まとめ:レブロは"3Dで先に決める"ほど効いてくる
- レブロの本質は、3Dの納まり検討と日本式の2次元図面が1本のデータで両立すること
- ショートカット・レイヤー・テンプレートという土台づくりが、日々の作図を最も速くする
- 保温・耐火被覆込みの干渉チェックを早い段階で回すと、現場の手戻りが激減する
- 数量拾い(見積くん連携)で、作図と積算の二度手間をなくせる
- IFCで意匠・構造とBIM連携し、建物全体で納まりを考えると価値が跳ね上がる
よくある質問
レブロは未経験でも使えるようになりますか?
設備の基礎知識があれば、基本操作は比較的短期間で習得できます。ただし「3Dで納まりを考える」「干渉チェックやBIM連携を使いこなす」段階は実務での経験がものを言います。まずはショートカットとレイヤー運用など、毎日使う操作から慣れるのが近道です。独学でも始められますが、実案件の図面ルールや納まりの勘所は、経験者のレビューを受けながら覚えると習得が一気に早まります。

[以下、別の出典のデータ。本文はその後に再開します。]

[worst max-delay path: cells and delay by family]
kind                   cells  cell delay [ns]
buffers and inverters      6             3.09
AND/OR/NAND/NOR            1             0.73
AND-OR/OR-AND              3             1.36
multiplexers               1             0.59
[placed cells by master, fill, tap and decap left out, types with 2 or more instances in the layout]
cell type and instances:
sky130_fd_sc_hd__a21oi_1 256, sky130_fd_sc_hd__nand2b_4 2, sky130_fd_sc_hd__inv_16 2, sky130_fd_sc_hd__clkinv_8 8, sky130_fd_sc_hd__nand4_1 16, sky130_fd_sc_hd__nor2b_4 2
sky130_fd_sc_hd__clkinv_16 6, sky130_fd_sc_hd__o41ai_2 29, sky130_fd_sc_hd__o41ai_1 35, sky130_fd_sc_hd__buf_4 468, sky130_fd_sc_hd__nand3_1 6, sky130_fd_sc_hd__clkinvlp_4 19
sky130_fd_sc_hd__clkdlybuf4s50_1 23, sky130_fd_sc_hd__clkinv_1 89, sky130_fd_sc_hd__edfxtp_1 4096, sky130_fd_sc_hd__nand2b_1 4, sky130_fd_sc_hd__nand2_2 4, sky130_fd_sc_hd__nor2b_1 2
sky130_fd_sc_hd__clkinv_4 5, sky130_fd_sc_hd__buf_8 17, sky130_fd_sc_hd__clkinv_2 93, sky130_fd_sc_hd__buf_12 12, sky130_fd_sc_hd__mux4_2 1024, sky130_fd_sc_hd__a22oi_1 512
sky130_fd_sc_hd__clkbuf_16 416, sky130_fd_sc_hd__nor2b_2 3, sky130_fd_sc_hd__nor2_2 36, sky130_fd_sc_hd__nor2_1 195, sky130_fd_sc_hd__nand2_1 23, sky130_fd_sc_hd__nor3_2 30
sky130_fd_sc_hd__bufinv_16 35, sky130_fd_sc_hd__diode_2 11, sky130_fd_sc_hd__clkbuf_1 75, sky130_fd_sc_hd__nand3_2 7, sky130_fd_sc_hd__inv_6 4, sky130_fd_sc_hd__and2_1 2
<file path="/design/flow/design.v">
module ALU (
    input [15:0] alu_src1,
    input [15:0] alu_src2,
    input ADD,
    input NAND,
    input PASS1,
    input EQ,
    output [15:0] alu_out,
    output eq_out
);
    assign eq_out = alu_src1 == alu_src2;
    always @(*) begin
        if (ADD)
            alu_out = alu_src1 + alu_src2;
        else if (NAND)
            alu_out = ~(alu_src1 & alu_src2);
        else if (PASS1)
            alu_out = alu_src1;
        else
            alu_out = 16'b0;
    end
endmodule
</file>
### constraint.sdc
current_design register_file

set clk_period 5.3
set clk_io_pct 0.2

create_clock -name clk0 -period $clk_period [get_ports {clk}]

set non_clock_inputs [all_inputs -no_clocks]
set_input_delay [expr $clk_period * $clk_io_pct] -clock clk0 $non_clock_inputs
set_output_delay [expr $clk_period * $clk_io_pct] -clock clk0 [all_outputs]
### design.v
module register_file (
    input clk,
    input we_reg,           
    input [2:0] src1,
    input [2:0] src2,
    input [2:0] tgt,
    input [15:0] write_data,
    output [15:0] src1_val,
    output [15:0] src2_val
);
    reg [15:0] registers [0:7];
    integer i;
    initial begin
        for (i = 0; i < 8; i = i + 1) begin
            registers[i] = 16'b0;
        end
    end
    assign src1_val = registers[src1];
    assign src2_val = registers[src2];
    always @(posedge clk) begin
        if (we_reg && tgt != 0) begin
            registers[tgt] <= write_data;
        end
    end
endmodule
### run.sh
#!/bin/bash
# OpenROAD 26Q1-2900-gdf79404cd8, Yosys 0.63+post, stock flow scripts
make -C /OpenROAD-flow-scripts/flow DESIGN_CONFIG=/design/flow/config.mk WORK_HOME=/design/flow/orfs finish
### config.mk
export PLATFORM = sky130hd
export DESIGN_NAME = register_file
export DESIGN_NICKNAME = register_file
export VERILOG_FILES = /design/flow/design.v
export SDC_FILE = /design/flow/constraint.sdc
export NUM_CORES = 4
export LEC_CHECK = 1
export CORE_UTILIZATION = 50
==> Changelog: implementation <==
### Physical design

- Status: finished, final reports clean
- Max_cap viols: 0
- Floorplan utilization: 52.0%
- Pint: 1.94 mW
- Sequential fraction of design power: 48.9%
- Post-CTS setup buffers: 0
- Count leader, synth: edfxtp_1
- CTS Hold Bufs: 0
- Cell Area, Placed: 6840 um^2
- Final hold violation count: 0
- Die Area: 12500 um^2
- Aoi share: 0%
- Crit-path leading delay family: buffers and inverters
- Largest net degree at the start of global routing: 33
- Distinct cell type count after synthesis: 12
- Combinational Power Share: 9.7%
- # Cells Yosys: 255
- Syn. warnings: 1
- Largest regs: registers (128)
- GRT Util Overall: 21.3%
- Post-synthesis mux area share: 33.3%
- CP cell instances: buf_2 > buf_4 > mux4_1 > mux2_2 > clkdlybuf4s50_1
- Layout cells sized above 1: 22.4%
- Reg clk slew, reported paths: 0.05 ns
- TritonCTS buffer count: 17
- Detail Placement HPWL: 6.26 mm
- Crit path kind: input pin to output pin
- Max Transition Viols Final: 0
- Post-Synthesis Cells: 255
- Number of flip-flops in the largest register: 128
- Root buffer cell: clkbuf_16
- Worst ir drop on vdd: 190 uV
- Worst Max-Slew Pin Slew: 0.698 ns
- Final cell count without fillers: 500
- Mapped cell area: 6040 um^2
- CP max stage delay: 0.55 ns
- YS chip area: 6040 um^2
- DR pass1 iterations: 17
- Mean Syn Cell Area: 23.7 um^2
- Final Cell Area: 7350 um^2
- Largest register by flop count: registers
- Number of enable flip-flop cells: 128
- Antenna diode count: 0
- Worst EP arrival: 3.16 ns
- Post-DRT Antenna Nets: 0
- RSZ-0062 raised after global routing: false
- IO Pins: 59
- Grt ovf: 0
- Sink Count: 128
- Drt total wl: 11.1 mm
- Post-CTS Resized: 0
- WP data required: 4.24 ns
- Die Ht: 112 um
- Setup TNS: 0 ns
- Via density: 5.93
- Port bufs: 58
- Leak: 2.57 nW
- Synth top cells by count: 128 x edfxtp_1, 56 x mux4_1, 32 x mux2_2
- Setup violators final: 0
- Pwr dens: 326 nW/um^2
- Sw Share: 19.1%
- Via count: 2967
- Adder Area Share: 0%
- Starting DRT DRC Count: 83
- Dpl cells: 468
- Cells on Worst Hold Path: 1
- Top comb family, area: multiplexers
- Top cell area share: 63.6%
- TritonCTS clock tree: yes
- Bufs and invs on worst path: 3
- Initial antenna violation count: 0
- Rows: 39
- Top cells by area: edfxtp_1 64%, mux4_1 24%, mux2_2 6.0%, mux4_2 3.0%, buf_6 1.5%
- Register area: 3840 um^2
- Die X: 112 um
- Vias in the first global route: 3214
- Min-Delay Path Class: input pin to flip-flop
- Clk network pwr share: 41.4%
- Area Overhead vs Synth: 21.6%
- Fill count: 804
- Peak Freq: 237 MHz
- Fin crit period: 4.22 ns
- Psw: 458 uW
- OpenROAD warnings: 26
- Max-slew headroom: 53.5%
- Crit path max fanout: 22
- CTS HTree Levels: 4
- First-pass GRT wire length: 16.9 mm
- Crit end category: output pin
- Seq share, synth: 63.6%
- Logic area: 2130 um^2
- Crit-path slowest cell: mux4_1
- XORs/XNORs by Area: 0%
- Drt wl/cell: 22.2 um
- Gpl congestion: 0.816
- Crit path depth: 5
- Synth Register Bits: 128
- Asr flop ratio synth: 0%
- Synth Flop Type: edfxtp_1
- Tcrit/Tclk final: 79.6%
- DRC: 0
- Nature of the critical path startpoint: input pin
- Core Region: 11600 um^2
- Biggest area consumer among synthesized cells: edfxtp_1
- Max clock buf depth: 2
- Simple-gate share of the synthesized area: 0.890%
final cells by class:
| cell class | count | share of cell area [%] |
|---|---|---|
| multi-input combinational | 124 | 29.0 |
| sequential | 128 | 52.3 |
| clock inverter | 11 | 0.987 |
| timing repair buffer | 73 | 9.30 |
| tap | 143 | 2.43 |
| clock buffer | 21 | 5.99 |
per-stage QoR:
step / hold slack [ns] / utilization, % / power, mW / setup slack (ns)
3_3_place_gp: 1.79 / 58.9 / 1.42 / 1.08
2_1_floorplan: 1.16 / - / 1.31 / 2.16
3_5_place_dp: 1.79 / 58.9 / 1.43 / 1.07
6_report: 1.38 / 63.3 / 2.39 / 1.08
4_1_cts: 1.36 / 63.3 / 2.42 / 1.05
5_1_grt: 1.39 / 63.3 / 2.48 / 0.954
path summary, 6_finish.rpt:
kind | startpoint | endpoint | slack (ns)
max | src2[0] | src2_val[7] | 1.08
min | write_data[5] | registers[0][5] | 1.38
metal layers:
metal	part of all wire [%]	vias up	global-route usage (%)	wire length, um
li1	-	1339	-	-
met1	38	1492	30.6	4180
met2	51	130	32.6	5680
met3	10	6	12.9	1140
met4	0.77	0	1.96	85
met5	0	-	0	0
cell families after synthesis:
kind of cell / Yosys count
DFF: 128
other: 1
muxes: 96
buffers and inverters: 18
and+or+nand+nor: 12
power by group through the flow:
stage	Sequential (mW)	Clock, mW	Combinational, mW
4_1_cts	1.17	1.01	0.236
5_1_grt	1.18	1.05	0.250
6_report	1.17	0.992	0.231
layout by cell type (no fill, tap or decap):
cell and instances:
mux2_2 32, buf_4 15, clkinv_1 6, clkbuf_1 4, nor3_2 1, nor2_1 6, conb_1 16, clkbuf_16 17
mux4_2 8, edfxtp_1 128, nand2b_1 3, buf_2 2, bufinv_16 1, clkdlybuf4s50_1 56, clkinv_2 4, mux4_1 56
nand2_1 2
Power is estimated from default activity; no workload was simulated.
$ cat flow/design.v
`timescale 1ns/10ps
module MM( in_data, col_end, row_end, is_legal, out_data, rst, clk , change_row,valid,busy);
input           clk;
input           rst;
input           col_end;
input           row_end;
input signed     [7:0]     in_data;
output reg signed [19:0]   out_data;
output reg is_legal;
output reg change_row,valid,busy;
parameter load_a=3'd0,load_b=3'd1,hold=3'd2,cal=3'd3,output_s=3'd4,finish=3'd5;
reg [3:0] i_counter,j_counter;
reg [1:0] current_row_counter,a_row,a_col,b_row,b_col,c_row_counter,c_col_counter;
reg [4:0] cal_counter,o_counter;
reg signed[7:0] a [0:15];
reg signed[7:0] b [0:15];
reg signed[19:0] m [0:15];
reg [2:0] cs,ns;
reg [4:0] load_b_counter;
always@(posedge clk or posedge rst)begin
	if(rst)begin
		cs <= load_a;
	end
	else begin
		cs <= ns;
	end
end
always@(*)begin
	case(cs)
		load_a: 
		begin 
			if(col_end && row_end)begin 
				ns = load_b;
			end
			else begin
				ns =load_a;
			end
		end
		load_b: 
		begin 
			if(col_end && row_end)begin 
				ns = hold;
			end
			else begin
				ns =load_b;
			end
		end
		hold: 
		begin
			if(a_col!=b_row)begin
				ns=finish;
			end
			else begin
				ns=cal;
			end
		end
		cal: 
		begin
			if(cal_counter==5'd16)begin
				ns = output_s;
			end
			else begin
				ns = cal;
			end
		end
		output_s: 
		begin
			if(c_col_counter==b_col && c_row_counter==a_row)begin
				ns=finish;
			end
			else begin
				ns=output_s;
			end
		end
		finish:ns=load_a; 
		default:ns=finish;
	endcase
end
always@(*)begin
	if(cs==load_a || cs==load_b||cs==output_s) is_legal=1'b1; 
	else is_legal=1'b0;
end
always@(*)begin
	if(cs==load_a||cs==load_b||cs==finish)begin  
		busy=1'b0;
	end
	else begin
		busy=1'b1;
	end
end
always@(posedge clk or posedge rst)begin
	if(rst)begin
		valid<=1'b0;
	end
	else begin
		if(cs==output_s||(cs==hold && a_col!=b_row)) valid<=1'b1; 
		else valid<=1'b0;
	end
end
always@(posedge clk or posedge rst)begin
	if(rst)begin
		change_row<=1'd0;
	end
	else begin
		if(cs==output_s && c_col_counter==b_col)begin
			change_row<=1'd1;
		end
		else begin
			change_row<=1'd0;
		end
	end
end
always@(posedge clk or posedge rst)begin
	if(rst)begin
		i_counter<=4'd0;
	end
	else begin
		if(cs==load_a &&(!col_end))begin  
			i_counter<=i_counter+4'd1;
		end
		else if(cs==load_a && col_end==1'd1 && row_end!=1'd1 && current_row_counter==2'd0)begin 
			i_counter<=4'd4;
		end
		else if(cs==load_a && col_end==1'd1 && row_end!=1'd1 && current_row_counter==2'd1)begin 
			i_counter<=4'd8;
		end
		else if(cs==load_a && col_end==1'd1 && row_end!=1'd1 && current_row_counter==2'd2)begin 
			i_counter<=4'd12;
		end
		else if(cs==finish)begin
			i_counter<=4'd0;		
		end
		else begin
			i_counter<=i_counter;
		end
	end
end
always@(posedge clk or posedge rst)begin
	if(rst)begin
		j_counter<=4'd0;
	end
	else begin
		if(cs==load_b && (!col_end))begin  
			j_counter<=j_counter+4'd1;
		end
		else if(cs==load_b && col_end==1'b1 && row_end!=1'b1 && current_row_counter==2'd0)begin 
			j_counter<=4'd4;
		end
		else if(cs==load_b && col_end==1'b1 && row_end!=1'b1 && current_row_counter==2'd1)begin 
			j_counter<=4'd8;
		end
		else if(cs==load_b && col_end==1'b1 && row_end!=1'b1 && current_row_counter==2'd2)begin 
			j_counter<=4'd12;
		end
		else if(cs==finish)begin 
			j_counter<=4'd0;
		end
		else begin
			j_counter<=j_counter;
		end
	end
end
always@(posedge clk or posedge rst)begin
	if(rst)begin
		current_row_counter<=2'd0;
	end
	else begin
		if(cs==load_a && col_end==1'd1 && row_end!=1'd1)begin 
			current_row_counter<=current_row_counter+2'd1;
		end
		else if(cs==load_b && col_end==1'd1 && row_end!=1'd1)begin 
			current_row_counter<=current_row_counter+2'd1;
		end
		else if(col_end==1'd1 && row_end==1'd1)begin
			current_row_counter<=2'd0;
		end
		else begin
			current_row_counter<=current_row_counter;
		end
	end
end
always@(posedge clk or posedge rst)begin
	if(rst)begin
		a_row<=2'd0;
	end
	else begin
		if(cs==load_a && col_end && !row_end)begin
			a_row<=a_row+2'd1;
		end
		else if(cs==load_a && col_end && row_end)begin 
			a_row<=a_row;
		end
		else if(cs==finish)begin
			a_row<=2'd0;
		end
	end
end
always@(posedge clk or posedge rst)begin
	if(rst)begin
		a_col<=2'd0;
	end
	else begin
		if(cs==load_a && !col_end&&a_row==2'd0)begin
			a_col<=a_col+2'd1;
		end
		else if(cs==finish)begin 
			a_col<=2'd0;
		end
		else begin
			a_col<=a_col;
		end
	end
end
always@(posedge clk or posedge rst)begin
	if(rst)begin
		b_row<=2'd0;
	end
	else begin
		if(cs==load_b && col_end && !row_end)begin
			b_row<=b_row+2'd1;
		end
		else if(cs==load_a && col_end && row_end)begin
			b_row<=b_row;
		end
		else if(cs==finish)begin
			b_row<=2'd0;
		end
	end
end
always@(posedge clk or posedge rst)begin
	if(rst)begin
		b_col<=2'd0;
	end
	else begin
		if(cs==load_b && !col_end&&b_row==2'd0)begin
			b_col<=b_col+2'd1;
		end
		else if(cs==finish)begin
			b_col<=2'd0;
		end
		else begin
			b_col<=b_col;
		end
	end
end
always@(posedge clk or posedge rst)begin
	if(rst)begin
		c_row_counter<=2'd0;
	end
	else begin
		if(cs==output_s && c_col_counter==b_col && c_row_counter<a_row)begin  
			c_row_counter<=c_row_counter+2'd1;
		end
		else if(cs==output_s && c_col_counter==b_col && c_row_counter==a_row)begin  
			c_row_counter<=2'd0;
		end
		else begin
			c_row_counter<=c_row_counter;
		end
	end
end
always@(posedge clk or posedge rst)begin
	if(rst)begin
		c_col_counter<=2'd0;
	end
	else begin
		if(cs==output_s && c_col_counter<b_col)begin  
			c_col_counter<=c_col_counter+2'd1;
		end
		else if(cs==output_s && c_col_counter==b_col)begin 
			c_col_counter<=2'd0;
		end
		else begin
			c_col_counter<=c_col_counter;
		end
	end
end
always@(posedge clk or posedge rst)begin
	if(rst)begin
		cal_counter<=5'd0;
	end
	else begin
		if(cs==cal && cal_counter<5'd16)begin
			cal_counter<=cal_counter+5'd1;
		end
		else if(cs==cal && cal_counter==5'd16)begin
			cal_counter<=5'd0;
		end
		else begin
			cal_counter<=cal_counter;
		end
	end
end
always@(posedge clk or posedge rst)begin
	if(rst)begin
		load_b_counter<=5'd0;
	end
	else begin
		if(cs==load_b)begin
			load_b_counter<=load_b_counter+5'd1;
		end
		else begin
			load_b_counter<=5'd0;
		end
	end
end
always@(posedge clk or posedge rst)begin
	if(rst)begin
		a[0]<=8'd0;
		a[1]<=8'd0;
		a[2]<=8'd0;
		a[3]<=8'd0;
		a[4]<=8'd0;
		a[5]<=8'd0;
		a[6]<=8'd0;
		a[7]<=8'd0;
		a[8]<=8'd0;
		a[9]<=8'd0;
		a[10]<=8'd0;
		a[11]<=8'd0;
		a[12]<=8'd0;
		a[13]<=8'd0;
		a[14]<=8'd0;
		a[15]<=8'd0;
	end
	else begin
		if(cs==load_a)begin
			a[i_counter]<= in_data;
		end
		else if(cs==finish)begin
			a[0]<=8'd0;
			a[1]<=8'd0;
			a[2]<=8'd0;
			a[3]<=8'd0;
			a[4]<=8'd0;
			a[5]<=8'd0;
			a[6]<=8'd0;
			a[7]<=8'd0;
			a[8]<=8'd0;
			a[9]<=8'd0;
			a[10]<=8'd0;
			a[11]<=8'd0;
			a[12]<=8'd0;
			a[13]<=8'd0;
			a[14]<=8'd0;
			a[15]<=8'd0;
		end
		else begin
			a[i_counter]<=a[i_counter];
		end
	end
end
always@(posedge clk or posedge rst)begin
	if(rst)begin
		b[0]<=8'd0;
		b[1]<=8'd0;
		b[2]<=8'd0;
		b[3]<=8'd0;
		b[4]<=8'd0;
		b[5]<=8'd0;
		b[6]<=8'd0;
		b[7]<=8'd0;
		b[8]<=8'd0;
		b[9]<=8'd0;
		b[10]<=8'd0;
		b[11]<=8'd0;
		b[12]<=8'd0;
		b[13]<=8'd0;
		b[14]<=8'd0;
		b[15]<=8'd0;
	end
	else begin
		if(cs==load_b)begin
			b[j_counter]<= in_data;
		end
		else if(cs==finish)begin
			b[0]<=8'd0;
			b[1]<=8'd0;
			b[2]<=8'd0;
			b[3]<=8'd0;
			b[4]<=8'd0;
			b[5]<=8'd0;
			b[6]<=8'd0;
			b[7]<=8'd0;
			b[8]<=8'd0;
			b[9]<=8'd0;
			b[10]<=8'd0;
			b[11]<=8'd0;
			b[12]<=8'd0;
			b[13]<=8'd0;
			b[14]<=8'd0;
			b[15]<=8'd0;
		end
		else begin
			b[j_counter]<=b[j_counter];
		end
	end
end
always@(posedge clk or posedge rst)begin
	if(rst)begin
		m[0]<=8'd0;
		m[1]<=8'd0;
		m[2]<=8'd0;
		m[3]<=8'd0;
		m[4]<=8'd0;
		m[5]<=8'd0;
		m[6]<=8'd0;
		m[7]<=8'd0;
		m[8]<=8'd0;
		m[9]<=8'd0;
		m[10]<=8'd0;
		m[11]<=8'd0;
		m[12]<=8'd0;
		m[13]<=8'd0;
		m[14]<=8'd0;
		m[15]<=8'd0;
	end
	else begin
		if(cs==cal && cal_counter==5'd0)       m[0]<= a[0]*b[0]+a[1]*b[4]+a[2]*b[8]+a[3]*b[12];
		else if(cs==cal && cal_counter==5'd1)  m[1]<= a[0]*b[1]+a[1]*b[5]+a[2]*b[9]+a[3]*b[13];
		else if(cs==cal && cal_counter==5'd2)  m[2]<= a[0]*b[2]+a[1]*b[6]+a[2]*b[10]+a[3]*b[14];
		else if(cs==cal && cal_counter==5'd3)  m[3]<= a[0]*b[3]+a[1]*b[7]+a[2]*b[11]+a[3]*b[15];
		else if(cs==cal && cal_counter==5'd4)  m[4]<= a[4]*b[0]+a[5]*b[4]+a[6]*b[8]+a[7]*b[12];
		else if(cs==cal && cal_counter==5'd5)  m[5]<= a[4]*b[1]+a[5]*b[5]+a[6]*b[9]+a[7]*b[13];
		else if(cs==cal && cal_counter==5'd6)  m[6]<= a[4]*b[2]+a[5]*b[6]+a[6]*b[10]+a[7]*b[14];
		else if(cs==cal && cal_counter==5'd7)  m[7]<= a[4]*b[3]+a[5]*b[7]+a[6]*b[11]+a[7]*b[15];
		else if(cs==cal && cal_counter==5'd8)  m[8]<= a[8]*b[0]+a[9]*b[4]+a[10]*b[8]+a[11]*b[12];
		else if(cs==cal && cal_counter==5'd9)  m[9]<= a[8]*b[1]+a[9]*b[5]+a[10]*b[9]+a[11]*b[13];
		else if(cs==cal && cal_counter==5'd10) m[10]<= a[8]*b[2]+a[9]*b[6]+a[10]*b[10]+a[11]*b[14];
		else if(cs==cal && cal_counter==5'd11) m[11]<= a[8]*b[3]+a[9]*b[7]+a[10]*b[11]+a[11]*b[15];
		else if(cs==cal && cal_counter==5'd12) m[12]<= a[12]*b[0]+a[13]*b[4]+a[14]*b[8]+a[15]*b[12];
		else if(cs==cal && cal_counter==5'd13) m[13]<= a[12]*b[1]+a[13]*b[5]+a[14]*b[9]+a[15]*b[13];
		else if(cs==cal && cal_counter==5'd14) m[14]<= a[12]*b[2]+a[13]*b[6]+a[14]*b[10]+a[15]*b[14];
		else if(cs==cal && cal_counter==5'd15) m[15]<= a[12]*b[3]+a[13]*b[7]+a[14]*b[11]+a[15]*b[15];
		else if(cs==finish)begin
			m[0]<=8'd0;
			m[1]<=8'd0;
			m[2]<=8'd0;
			m[3]<=8'd0;
			m[4]<=8'd0;
			m[5]<=8'd0;
			m[6]<=8'd0;
			m[7]<=8'd0;
			m[8]<=8'd0;
			m[9]<=8'd0;
			m[10]<=8'd0;
			m[11]<=8'd0;
			m[12]<=8'd0;
			m[13]<=8'd0;
			m[14]<=8'd0;
			m[15]<=8'd0;	
		end
		else m[0]<=m[0];
	end
end
always@(posedge clk or posedge rst)begin
	if(rst)begin
		out_data<=20'd0;
	end
	else begin
		if(cs==output_s)begin
			out_data<=m[o_counter];
		end
		else begin
			out_data<=out_data;
		end
	end
end
always@(posedge clk or posedge rst)begin
	if(rst)begin
		o_counter<=5'd0;
	end
	else begin
		if(cs==output_s && c_col_counter<b_col)begin
			o_counter<=o_counter+5'd1;
		end
		else if(cs==output_s && c_col_counter==b_col && b_col==2'd3&& c_row_counter<a_row)begin 
			o_counter<=o_counter+5'd1;
		end
		else if(cs==output_s && c_col_counter==b_col && b_col==2'd2&& c_row_counter<a_row)begin
			o_counter<=o_counter+5'd2;
		end
		else if(cs==output_s && c_col_counter==b_col && b_col==2'd1&& c_row_counter<a_row)begin
			o_counter<=o_counter+5'd3;
		end
		else if(cs==output_s && c_col_counter==b_col && b_col==2'd0&& c_row_counter<a_row)begin
			o_counter<=o_counter+5'd4;
		end
		else if(cs==output_s && c_col_counter==b_col && c_row_counter==a_row)begin
			o_counter<=5'd0;
		end
		else begin
			o_counter<=o_counter;
		end
	end
end
endmodule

レブロとTfasなど他の設備CADは何が違いますか?
いずれも国内で広く使われる建築設備向けCADで、現場やゼネコンの指定、これまでの資産によって選ばれ方が変わります。優劣を一概には言えませんが、レブロは3次元での納まり検討とBIM連携を軸にした設計思想が特徴です。導入前に、取引先の指定データ形式と自社の運用に合うかを確認するのが失敗しないコツです。すでに周囲の協力会社や現場がどのCADを使っているかも、データの受け渡しやすさに直結するため要チェックです。
レブロで意匠・構造とのBIM連携はできますか?
できます。IFCの入出力に対応しているため、意匠・構造のBIMモデルを取り込んで設備の納まりを検討したり、逆に設備モデルを渡したりできます。関係者間の調整はビューアでのモデル共有が便利です。
まず試したり、閲覧だけしたい場合はどうすればよいですか?
モデルの閲覧・確認用にはビューアが用意されており、作図用のライセンスがない関係者でもモデルを開いて指摘できます。導入検討時は、実際の案件データに近い形で試用し、自社の作図表現や取引先とのやり取りに無理がないかを確かめると安心です。閲覧用のビューアであれば費用をかけずに関係者へ展開できるので、まずは社内でモデルを見る文化をつくるところから始めるのも有効です。